§ Work to be completed
Work out how many lines of the listing hold the string "simple", then answer with that number and nothing else.
== Segment start ==
### src/rtl/adc_seq_pkg.sv
package adc_seq_pkg;
    typedef enum logic {
        SEQ_IDLE = 1'b0,
        SEQ_BUSY = 1'b1
    } seq_state_e;
endpackage

### src/rtl/adc_seq_range.sv
// Turns mode and channel code into the first and last input of a run.
module adc_seq_range #(
    parameter int CH_W = 3
) (
    input  logic            scan_mode,
    input  logic [CH_W-1:0] code,
    output logic [CH_W-1:0] first_ch,
    output logic [CH_W-1:0] last_ch
);
    localparam int IDX_W = CH_W - 1;

    always_comb begin
        if (scan_mode) begin
            // bank bit kept, position cleared: run starts at the bank base
            first_ch = {code[CH_W-1], {IDX_W{1'b0}}};
        end else begin
            first_ch = code;
        end
        // in both modes the code itself names the final input of the run
        last_ch = code;
    end
endmodule

### src/rtl/adc_seq_step.sv
// Advances the current input inside [first, last] with wrap-around.
module adc_seq_step #(
    parameter int CH_W = 3
) (
    input  logic [CH_W-1:0] cur_ch,
    input  logic [CH_W-1:0] first_ch,
    input  logic [CH_W-1:0] last_ch,
    output logic [CH_W-1:0] next_ch,
    output logic            at_last
);
    always_comb begin
        at_last = (cur_ch == last_ch);
        next_ch = at_last ? first_ch : cur_ch + 1'b1;
    end
endmodule

### src/rtl/adc_scan_seq.sv
module adc_scan_seq
    import adc_seq_pkg::*;
#(
    parameter int CH_W = 3
) (
    input  logic            clk,
    input  logic            rst_n,
    input  logic            start_i,
    input  logic            stop_i,
    input  logic            scan_mode_i,
    input  logic [CH_W-1:0] chan_code_i,
    output logic            conv_req_o,
    input  logic            conv_done_i,
    output logic [CH_W-1:0] mux_sel_o,
    output logic            wr_en_o,
    output logic [CH_W-2:0] wr_idx_o,
    output logic            end_o
);
    localparam int IDX_W = CH_W - 1;

    typedef struct packed {
        seq_state_e      st;
        logic            single;
        logic [CH_W-1:0] first;
        logic [CH_W-1:0] last;
        logic [CH_W-1:0] cur;
        logic            wr_en;
        logic [IDX_W-1:0] wr_idx;
        logic            eop;
    } seq_t;

    seq_t r_q, r_d;

    logic [CH_W-1:0] rng_first, rng_last;
    logic [CH_W-1:0] nxt_ch;
    logic            at_last;

    adc_seq_range #(.CH_W(CH_W)) u_range (
        .scan_mode (scan_mode_i),
        .code      (chan_code_i),
        .first_ch  (rng_first),
        .last_ch   (rng_last)
    );

    adc_seq_step #(.CH_W(CH_W)) u_step (
        .cur_ch   (r_q.cur),
        .first_ch (r_q.first),
        .last_ch  (r_q.last),
        .next_ch  (nxt_ch),
        .at_last  (at_last)
    );

    always_comb begin
        r_d       = r_q;
        r_d.wr_en = 1'b0;
        r_d.eop   = 1'b0;
        case (r_q.st)
            SEQ_IDLE: begin
                if (start_i) begin
                    r_d.st     = SEQ_BUSY;
                    r_d.single = !scan_mode_i;
                    r_d.first  = rng_first;
                    r_d.last   = rng_last;
                    r_d.cur    = rng_first;
                end
            end
            SEQ_BUSY: begin
                if (conv_done_i) begin
                    r_d.wr_en  = 1'b1;
                    r_d.wr_idx = r_q.cur[IDX_W-1:0];
                    r_d.eop    = r_q.single || at_last;
                    if (r_q.single || stop_i) begin
                        r_d.st = SEQ_IDLE;
                    end else begin
                        r_d.cur = nxt_ch;
                    end
                end else if (stop_i) begin
                    r_d.st = SEQ_IDLE;
                end
            end
            default: r_d.st = SEQ_IDLE;
        endcase
    end

    always_ff @(posedge clk) begin
        if (!rst_n) begin
            r_q <= '0;
        end else begin
            r_q <= r_d;
        end
    end

    assign conv_req_o = (r_q.st == SEQ_BUSY);
    assign mux_sel_o  = r_q.cur;
    assign wr_en_o    = r_q.wr_en;
    assign wr_idx_o   = r_q.wr_idx;
    assign end_o      = r_q.eop;

    // a write follows exactly one accepted done
    assert_write_after_done_R6: assert property (@(posedge clk) disable iff (!rst_n)
        wr_en_o |-> $past(conv_done_i && conv_req_o));

    // index is the bank position of the input that was converted
    assert_index_matches_R6: assert property (@(posedge clk) disable iff (!rst_n)
        wr_en_o |-> (wr_idx_o == $past(mux_sel_o[IDX_W-1:0])));

    // end flag only accompanies a write
    assert_end_with_write_R8: assert property (@(posedge clk) disable iff (!rst_n)
        end_o |-> wr_en_o);

    // a finished single conversion leaves the request low
    assert_single_stops_R7: assert property (@(posedge clk) disable iff (!rst_n)
        (wr_en_o && r_q.single) |-> !conv_req_o);

    // waiting request keeps its selection
    assert_sel_stable_R11: assert property (@(posedge clk) disable iff (!rst_n)
        (conv_req_o && !conv_done_i && !stop_i) |=> (conv_req_o && $stable(mux_sel_o)));

    // selection never leaves the latched range
    assert_sel_in_range_R3: assert property (@(posedge clk) disable iff (!rst_n)
        conv_req_o |-> (mux_sel_o >= r_q.first && mux_sel_o <= r_q.last));

    // a stop without done ends the request with no write
    assert_stop_abort_R9: assert property (@(posedge clk) disable iff (!rst_n)
        (conv_req_o && stop_i && !conv_done_i) |=> (!conv_req_o && !wr_en_o));
endmodule

### config.mk
export PLATFORM = sky130hd
export DESIGN_NAME = adc_scan_seq
export DESIGN_NICKNAME = d
export VERILOG_FILES = /design/src/rtl/adc_seq_pkg.sv /design/src/rtl/adc_seq_range.sv /design/src/rtl/adc_seq_step.sv /design/src/rtl/adc_scan_seq.sv
export SDC_FILE = /design/constraint.sdc
export NUM_CORES = 1
export LEC_CHECK = 0
export ABC_AREA = 1
export BUFFER_PORTS_ARGS = -buffer_cell sky130_fd_sc_hd__buf_2
export CELL_PAD_IN_SITES_DETAIL_PLACEMENT = 2
export CELL_PAD_IN_SITES_GLOBAL_PLACEMENT = 2
export CORE_MARGIN = 2
export CORE_UTILIZATION = 28
export CTS_CLUSTER_DIAMETER = 120
export DETAILED_ROUTE_END_ITERATION = 6
export PLACE_DENSITY = 0.78
export SYNTH_ARGS = -nofsm -noshare
export SYNTH_HDL_FRONTEND = slang
export SYNTH_SLANG_ARGS = --single-unit
export TNS_END_PERCENT = 30
### constraint.sdc
create_clock -name clk -period 1.3 [get_ports clk]
set_clock_uncertainty 0.2 [all_clocks]
set_input_delay 0.26 -clock clk [delete_from_list [all_inputs] [get_ports clk]]
set_output_delay 0.26 -clock clk [all_outputs]
set_load 0.05 [all_outputs]
; After elaboration in Yosys (flattened, before gate mapping)
; Cells that the tools add are included.
[classes]
n_addsub = 1
mul = 0
n_div = 0
magnitude_cmp = 0
n_eq_ne = 4
shifts = 0
mux = 10
bitwise = 1
n_reduce_logical = 8
[op_table]
columns = operator, n
row1 = $mux W11, 1
row2 = $mux W7, 1
row3 = $mux W3, 2
row4 = $ne A2 B2 Y1 const B, 3
row5 = $pmux W3 S2, 1
row6 = $reduce_and A2 Y1, 3
row7 = $reduce_and A3 Y1, 2
row8 = $add A3 B1 Y3 const B, 1
row9 = $eq A3 B3 Y1, 1
row10 = $mux W1, 3
row11 = $logic_or A1 B1 Y1, 2
row12 = $mux W2, 1
row13 = $pmux W1 S2, 1
row14 = $logic_not A1 Y1, 1
row15 = $not A1 Y1, 1
[totals]
ff_bits = 15
latch_bits = 0
ramBits = 0
mem_bits_ro = 0
inputBits = 9
out_inout_bits = 8
wordCells = 32
memories = 0

; Depth between registers and ports, before layout
; Gate-level depths: netlist (run 1).
[logic_depth]
ltp_word = 5
mapped_depth = 8
mapped_depth_nobuf = 8

; By module
; A second synthesis (run 1) with hierarchy kept.
[unflattened]
hier_cells = 122
hier_area_um2 = 812.0
[modules_own_cells]
columns = module, instances, cells_each, area_each_um2, seq_area_each_um2
row1 = adc_scan_seq, 1, 90, 634.4, 300.3
row2 = adc_seq_step, 1, 24, 132.6, 0.0
row3 = adc_seq_range, 1, 8, 45.0, 0.0

; Worst setup path after synthesis (run 1)
; Ideal clock, no wire load.
[synth_path]
kind = register -> register
startpoint = register r_q, in the netlist conv_req_o
endpoint = register r_q, in the netlist mux_sel_o[1]
setup_ps = 119
t_arrival_ps = 1231
required_ps = 981
path_slack_ps = -250
stages_incl_launch_ff = 8
path_buffers = 0
period_less_slack_ps = 1550
cell_sequence = dfxtp_1 nand2_2 clkinv_4 nand2_4 nand2_4 inv_2 nor2_1 a21oi_1
[synth_via]
elab_chain_cells = 3
elab_cells_between_ends = 6
classes_between = eq/ne: 3 / mux: 1 / bitwise: 1 / reduce/logical: 1
[synth_lines]
columns = item, line
row1 = "start, declared", adc_scan_seq.sv:32  ; seq_t r_q, r_d;
row2 = "start signal, assigned", adc_scan_seq.sv:89  ; r_q <= r_d;
row3 = $not A1 Y1 (no line), n/a
row4 = $ne A2 B2 Y1 (no line), n/a
row5 = $reduce_and A3 Y1 (no line), n/a
; Several ways; a longest one is shown, not always the timed one.
; A chain may end at the register's enable or synchronous reset.

; Final worst setup path (run 1)
[layout_path]
startpoint = register r_q, in the netlist conv_req_o
endpoint = register r_q, in the netlist mux_sel_o[0]
; Same word-level chain as after synthesis.

==> results.yml, run 1 <==
logic_synthesis:
  synth_seq_area_share: 0.387
  yosysTopAreaCellShare: 0.387
  synthDominantAreaCellType: "sky130_fd_sc_hd__dfxtp_1"
  synth.lib_cells_used.distinct: 23
  synth_seq_cells: 14
  synth.area.top_cells: "sky130_fd_sc_hd__dfxtp_1 (39%), sky130_fd_sc_hd__nand2_1 (8.8%), sky130_fd_sc_hd__a21oi_1 (8.3%)"
  yosysWarningCount: 0
  synth.cell_area_um2: 724
  mappedNetlistNets: 107
  postSynthAreaPerCell_um2: 7.47
  number_of_cells_produced_by_synthesis: 97
routing:
  drtAntennaViolNets: 0
  detail_route.drc_violations: 0
  length_of_the_first_detailed_routing_pass_in_iterations: 4
  routedWlPerCell_um: 15.6
  initialDrtViolationCount: 1
  post_drt_via_cell_ratio: 4.69
  routed-via-count: 703
  wl_um: 2340
worst_setup_path:
  reg2reg_depth: 6
  start_kind: "flip-flop"
  worstPathArrival_ps: 1340
  worstReg2RegStart: "conv_req_o$_SDFF_PN0_"
  worst_case_register_to_register_setup_slack_ps: -60
  timing.critical_path.to_type: "flip-flop"
  crit_required_ps: 1280
  crit_chain: "nand2_2 > clkinv_4 > nand2_4 > nand2_4 > o21ai_0 > a21oi_1"
  worstSetupPathType: "reg -> reg"
  r2r-end: "mux_sel_o[0]$_SDFFE_PN0P_"
  timing.critical_path.mode_cell: "sky130_fd_sc_hd__nand2_4"
  worst-path-max-fanout: 7
  maximum_cell_stage_delay_along_the_critical_path_ps: 380
  slowest_cp_cell: "sky130_fd_sc_hd__dfxtp_4"
sta:
  clock.fmax_mhz: 736
  final-max-slew-violation-count: 0
  worst_slew_margin_rel: 0.837
  final.setup.worst_slack_ps: -57.8
  finalSetupViolations: 3
  fin_crit_ps: 1360
  grt_setup_unrepaired: "yes"
  final.period_utilization: 1.04
  tightestPinTransition_ps: 242
  timing_hold_violations_final: 0
  fin_setup_tns_ps: -90.7
placed_design:
  finalWeightedCongestion: 0.751
  post_dp_cell_area_um2: 846
  port_buffers: 16
  dp_hpwl_um: 1620
power:
  vdd_drop_max_uv: 838
  p_int_w: 0.000766
  power.density_nw_per_um2: 1090
  combinationalPowerShare: 0.296
  clkPwrFrac: 0.285
  power.share.sequential: 0.419
  power_switching_w: 0.000402
  netSwitchingFraction: 0.345
  leakage_nw: 0.470
grt:
  groute.usage.overall: 0.164
  global_route.overflow_total: 0
  antenna_found_initial: 0
  grt_start_max_net_pins: 9
  global_route_wire_length_before_repair_um: 3350
  via_count_of_the_first_global_routing_pass: 729
floorplanning:
  design.die.area_um2: 3010
  num_io_pins: 17
  placementRows: 18
  core_area_um2: 2450
  starting_density: 0.295
  chipWidth_um: 54.9
  chipHeight_um: 54.9
cts:
  clock_insertion_delay_worst_skew_ps: 290
  clkSinkCount: 14
  cts_max_path_buffers: 2
  tritoncts.num_buffers: 3
  cts_root_buffer: "sky130_fd_sc_hd__clkbuf_4"
  clkTransAtPathRegs_ps: 100
  cts.htree.levels: 1
  cts_tree: "yes"
layout:
  post-route-cell-area_um2: 1070
  nNetsFinal: 131
  insertedDiodeCount: 0
  layout_common_cells: "sky130_fd_sc_hd__a21oi_1 (11), sky130_fd_sc_hd__nand2_1 (11), sky130_fd_sc_hd__inv_1 (10)"
  drive_gt1_frac: 0.567
  nFillCells: 276
  area_growth_pct: 48.2
flow_run:
  cap_viol_max_count: 0
worst_hold_path:
  endpoint_with_the_worst_hold_slack: "wr_idx_o[0]$_SDFFE_PN0P_"
  hold_start: "rst_n"
  hold_path.class: "in -> reg"
  holdPathStages: 3
status:
  violations_in_the_final_reports: "negative setup slack"
  outcome: "finished with violations"
[how the worst max path moves through the flow]
stage | startpoint | to | slack (ps) | depth (start not counted)
after global routing | conv_req_o$_SDFF_PN0_ | mux_sel_o[0]$_SDFFE_PN0P_ | -150 | 6
after CTS | mux_sel_o[0]$_SDFFE_PN0P_ | mux_sel_o[0] | -8 | 1
final | conv_req_o$_SDFF_PN0_ | mux_sel_o[0]$_SDFFE_PN0P_ | -60 | 6
after global placement | start_i | mux_sel_o[0]$_SDFFE_PN0P_ | -10 | 8
after floorplan | conv_req_o$_SDFF_PN0_ | mux_sel_o[1]$_SDFFE_PN0P_ | 70 | 6
after detailed placement | mux_sel_o[0]$_SDFFE_PN0P_ | mux_sel_o[2]$_SDFFE_PN0P_ | -40 | 8
[worst max-delay path: cells and delay by family, from the launching register on]
kind                   cells  cell delay, ps
DFF                        1             380
AOI/OAI and AO/OA          2             310
and+or+nand+nor            3             260
buffers and inverters      1             100
[synthesized netlist by cell type]
master                     number
sky130_fd_sc_hd__a21oi_2        1
sky130_fd_sc_hd__nor2_1         6
sky130_fd_sc_hd__nand4_1        2
sky130_fd_sc_hd__o21ai_2        1
sky130_fd_sc_hd__nand3_1        2
sky130_fd_sc_hd__nand3_2        1
sky130_fd_sc_hd__ha_1           1
sky130_fd_sc_hd__nand2_2        5
sky130_fd_sc_hd__o21ai_0        5
sky130_fd_sc_hd__inv_2          3
sky130_fd_sc_hd__nor2_4         1
sky130_fd_sc_hd__xor2_1         1
sky130_fd_sc_hd__nand3b_1       1
sky130_fd_sc_hd__a21boi_1       1
sky130_fd_sc_hd__buf_4          5
sky130_fd_sc_hd__inv_4          1
sky130_fd_sc_hd__clkinv_4       1
sky130_fd_sc_hd__inv_1         12
sky130_fd_sc_hd__nor2_2         2
sky130_fd_sc_hd__nand2_4        2
sky130_fd_sc_hd__nand2_1       17
sky130_fd_sc_hd__a21oi_1       12
sky130_fd_sc_hd__dfxtp_1       14
[cell type report]
type / count / area, um2 / area share
inverter: 17 / 73.8 / 0.0688
tap: 30 / 37.5 / 0.0350
multi-input combinational: 61 / 417 / 0.388
sequential: 14 / 302 / 0.281
timing repair buffer: 24 / 208 / 0.193
clock buffer: 4 / 36.3 / 0.0338
[power by group through the flow]
stage	sequential [W]	combinational, W	clock (W)
after floorplan	0.000497	0.000175	0
after global placement	0.000486	0.000253	0
after detailed placement	0.000488	0.000262	0
after CTS	0.000481	0.000289	0.000340
after global routing	0.000494	0.000375	0.000371
final	0.000489	0.000345	0.000333
[timing repair]
item | CTS | global route
buffers inserted | 0 | 2
gates resized for setup | 23 | 31
hold buffers | 1 | 0
pin swaps | 1 | 15
endpoints found under the setup margin | 11 | 12
endpoints found under the hold margin | 1 | 0
[kinds of logic after synthesis]
logic type	Yosys count	synth area share
AO/OA/AOI/OAI	20	0.152
AND/OR/NAND/NOR	39	0.282
buffers and inverters	22	0.150
adder cells (fa/ha/maj)	1	0.0173
XOR/XNOR	1	0.0121
flip-flops	14	0.387
[stage by stage]
| step | power (W) | setup slack (ps) | hold WS (ps) | utilization | instances |
|---|---|---|---|---|---|
| final | 0.00117 | -57.8 | 47.6 | 0.437 | 150 |
| after global routing | 0.00124 | -150 | 47.1 | 0.437 | 150 |
| after CTS | 0.00111 | -8.40 | 29.0 | 0.389 | 148 |
| after detailed placement | 0.000750 | -40.0 | 292 | 0.345 | 143 |
| after global placement | 0.000739 | -11.8 | 271 | 0.345 | 143 |
| after floorplan | 0.000672 | 72.1 | 149 | - | 97 |
[per-layer routing]
layer  global-route usage  wire length [um]  vias up
li1                     -                 -      351
met1                0.208               964      336
met2                0.264              1280       14
met3               0.0519                81        2
met4               0.0500                10        0
met5                    0                 0        -
[flip-flops by register name, indices dropped and copies added, names as in the netlist]
register / count
end_o: 1
wr_en_o: 1
wr_idx_o: 2
conv_req_o: 1
r_q: 6
mux_sel_o: 3
Power figures use the tool's default switching activity.
==> run 2, diff against run 1 <==
--- a/config.mk
+++ b/config.mk
@@ -5,12 +5,11 @@
 export SDC_FILE = /design/constraint.sdc
 export NUM_CORES = 1
 export LEC_CHECK = 0
-export ABC_AREA = 1
 export BUFFER_PORTS_ARGS = -buffer_cell sky130_fd_sc_hd__buf_2
 export CELL_PAD_IN_SITES_DETAIL_PLACEMENT = 2
 export CELL_PAD_IN_SITES_GLOBAL_PLACEMENT = 2
 export CORE_MARGIN = 2
-export CORE_UTILIZATION = 28
+export CORE_UTILIZATION = 29
 export CTS_CLUSTER_DIAMETER = 120
 export DETAILED_ROUTE_END_ITERATION = 6
 export PLACE_DENSITY = 0.78
==> results.yml, run 2 <==
floorplanning:
  chipWidth_um: 52.5
  chipHeight_um: 52.5
  starting_density: 0.308
  placementRows: 17
  design.die.area_um2: 2760
  num_io_pins: 17
  core_area_um2: 2210
worst_setup_path:
  timing.critical_path.max_delay_family: "compound AO/OA/AOI/OAI gates"
  start_kind: "flip-flop"
  worstSetupPathType: "reg -> reg"
  worst-path-max-fanout: 3
  maximum_cell_stage_delay_along_the_critical_path_ps: 330
  worst_case_register_to_register_setup_slack_ps: -210
  timing.critical_path.to_type: "flip-flop"
  crit_chain: "nand4bb_2 > a211oi_2 > o211ai_1 > o211ai_1"
  cp.buffers_inverters: 0
  timing.critical_path.mode_cell: "sky130_fd_sc_hd__o211ai_1"
  slowest_cp_cell: "sky130_fd_sc_hd__dfxtp_1"
  worstPathArrival_ps: 1540
  crit_required_ps: 1330
logic_synthesis:
  mappedNetlistNets: 88
  post_synth_xor_area_fraction: 0.0606
  postSynth.topFlopCell: "sky130_fd_sc_hd__dfxtp_1"
  synth.area.top_cells: "sky130_fd_sc_hd__dfxtp_1 (41%), sky130_fd_sc_hd__nand2_1 (7.2%), sky130_fd_sc_hd__buf_4 (6.6%)"
  adder_and_majority_cell_fraction_of_the_synthesized_area: 0.0183
  synth_enable_flop_cells: 0
  synth_top_cells_by_count: "sky130_fd_sc_hd__dfxtp_1 (14), sky130_fd_sc_hd__nand2_1 (13), sky130_fd_sc_hd__buf_4 (6), sky130_fd_sc_hd__nor2_1 (6), sky130_fd_sc_hd__a21oi_1 (5)"
  postSynth.asyncResetShare: 0
  number_of_cells_produced_by_synthesis: 78
  synth_seq_area_share: 0.411
  synthMuxAreaShare: 0.0459
  synthMostInstantiatedCell: "sky130_fd_sc_hd__dfxtp_1"
  synth_seq_cells: 14
  yosysWarningCount: 0
  synth-simple-area-share: 0.194
  synth_compound_area_frac: 0.176
  synth.lib_cells_used.distinct: 30
  synth.cell_area_um2: 682
  synth_top_family_by_area: "simple AND/OR/NAND/NOR gates"
  yosysTopAreaCellShare: 0.411
  synthDominantAreaCellType: "sky130_fd_sc_hd__dfxtp_1"
  postSynthAreaPerCell_um2: 8.74
cts:
  cts_tree: "yes"
  tritoncts.num_buffers: 3
  clock_insertion_delay_worst_skew_ps: 300
  clkSinkCount: 14
  cts.htree.levels: 1
  clkTransAtPathRegs_ps: 100
  cts_max_path_buffers: 2
  hold_bufs_at_cts: 0
  cts_root_buffer: "sky130_fd_sc_hd__clkbuf_4"
sta:
  clock.fmax_mhz: 663
  finalSetupViolations: 10
  final.setup.worst_slack_ps: -209
  tightestPinTransition_ps: 280
  whs_ps: 12.8
  final-max-slew-violation-count: 0
  timing_hold_violations_final: 0
  fin_crit_ps: 1510
  worst_slew_margin_rel: 0.810
  grt_setup_unrepaired: "yes"
  final.period_utilization: 1.16
layout:
  register_containing_the_most_flip_flops_in_the_final_layout: "r_q"
  insertedDiodeCount: 0
  drive_gt1_frac: 0.574
  layout_common_cells: "sky130_fd_sc_hd__nand2_1 (13), sky130_fd_sc_hd__buf_4 (12), sky130_fd_sc_hd__buf_6 (10)"
  nNetsFinal: 119
  largest_reg_flops: 6
  area_growth_pct: 65.9
  leading_cell_type_in_the_layout_fill_and_taps_excluded: "sky130_fd_sc_hd__nand2_1"
routing:
  initialDrtViolationCount: 5
  post_drt_via_cell_ratio: 5.01
  length_of_the_first_detailed_routing_pass_in_iterations: 3
  routedWlPerCell_um: 18.9
  detail_route.drc_violations: 0
  routed-via-count: 681
  wl_um: 2580
  drtAntennaViolNets: 0
status:
  violations_in_the_final_reports: "negative setup slack"
  outcome: "finished with violations"
grt:
  global_route.overflow_total: 0
  grt_start_max_net_pins: 10
  antenna_found_initial: 0
  via_count_of_the_first_global_routing_pass: 752
  global_route_wire_length_before_repair_um: 3750
  groute.usage.overall: 0.196
power:
  leakage_nw: 0.487
  vdd_drop_max_uv: 609
  power.density_nw_per_um2: 1060
flow_run:
  cap_viol_max_count: 0
placed_design:
  port_buffers: 16
  finalWeightedCongestion: 0.778
  preCtsSetupSlack_ps: -229
  dp_hpwl_um: 1560
worst_hold_path:
  hold_path.class: "in -> reg"
==> run 2: changes by cell type in the layout (fill, tap and decap cells not counted), sizes merged, moves of 3 or more <==
| cell | previous run | this run |
|---|---|---|
| o21ai | 6 | 3 |
| buf | 23 | 33 |
| a31oi | 0 | 4 |
| a21oi | 13 | 5 |
| xnor2 | 0 | 3 |
| nor2 | 9 | 6 |
| inv | 16 | 3 |
| nand2 | 24 | 13 |
==> run 2: cells by family (layout without fill, tap and decap cells) <==
group           Yosys count  in the layout
simple gates             27             27
xor+xnor                  3              3
fa+ha+maj                 1              1
flops                    14             14
compound gates           19             19
buf+inv                  11             41
mux                       3              3
==> run 2: path summary, 6_finish.rpt <==
path	startpoint	endpoint	cells after the start
worst max-delay path	r_q[13]$_SDFFE_PN0P_	mux_sel_o[2]$_SDFFE_PN0P_	4
worst min-delay path	chan_code_i[1]	r_q[8]$_SDFFE_PN0P_	3
worst max register to register	r_q[13]$_SDFFE_PN0P_	mux_sel_o[2]$_SDFFE_PN0P_	4
worst min register to register	r_q[11]$_SDFFE_PN0P_	r_q[11]$_SDFFE_PN0P_	2
==> run 2: worst min-delay path: cells and delay by family <==
family	cells	cell delay [ps]
buffers and inverters	1	110
AOI/OAI and AO/OA	1	50
and+or+nand+nor	1	50
==> run 2: layer usage <==
| layer | up-vias | routed length, um | GRT usage |
|---|---|---|---|
| met4 | 0 | 50 | 0.0897 |
| met5 | - | 0 | 0 |
| li1 | 330 | - | - |
| met1 | 332 | 1090 | 0.239 |
| met3 | 6 | 60 | 0.0343 |
| met2 | 13 | 1380 | 0.331 |
==> run 2: what timing repair did <==
item	in CTS	in global routing
endpoints found under the setup margin	15	16
gates resized for setup	34	19
pin swaps	8	9
setup buffers	1	1
hold endpoints to repair	0	0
== Segment end ==
§ Written response
3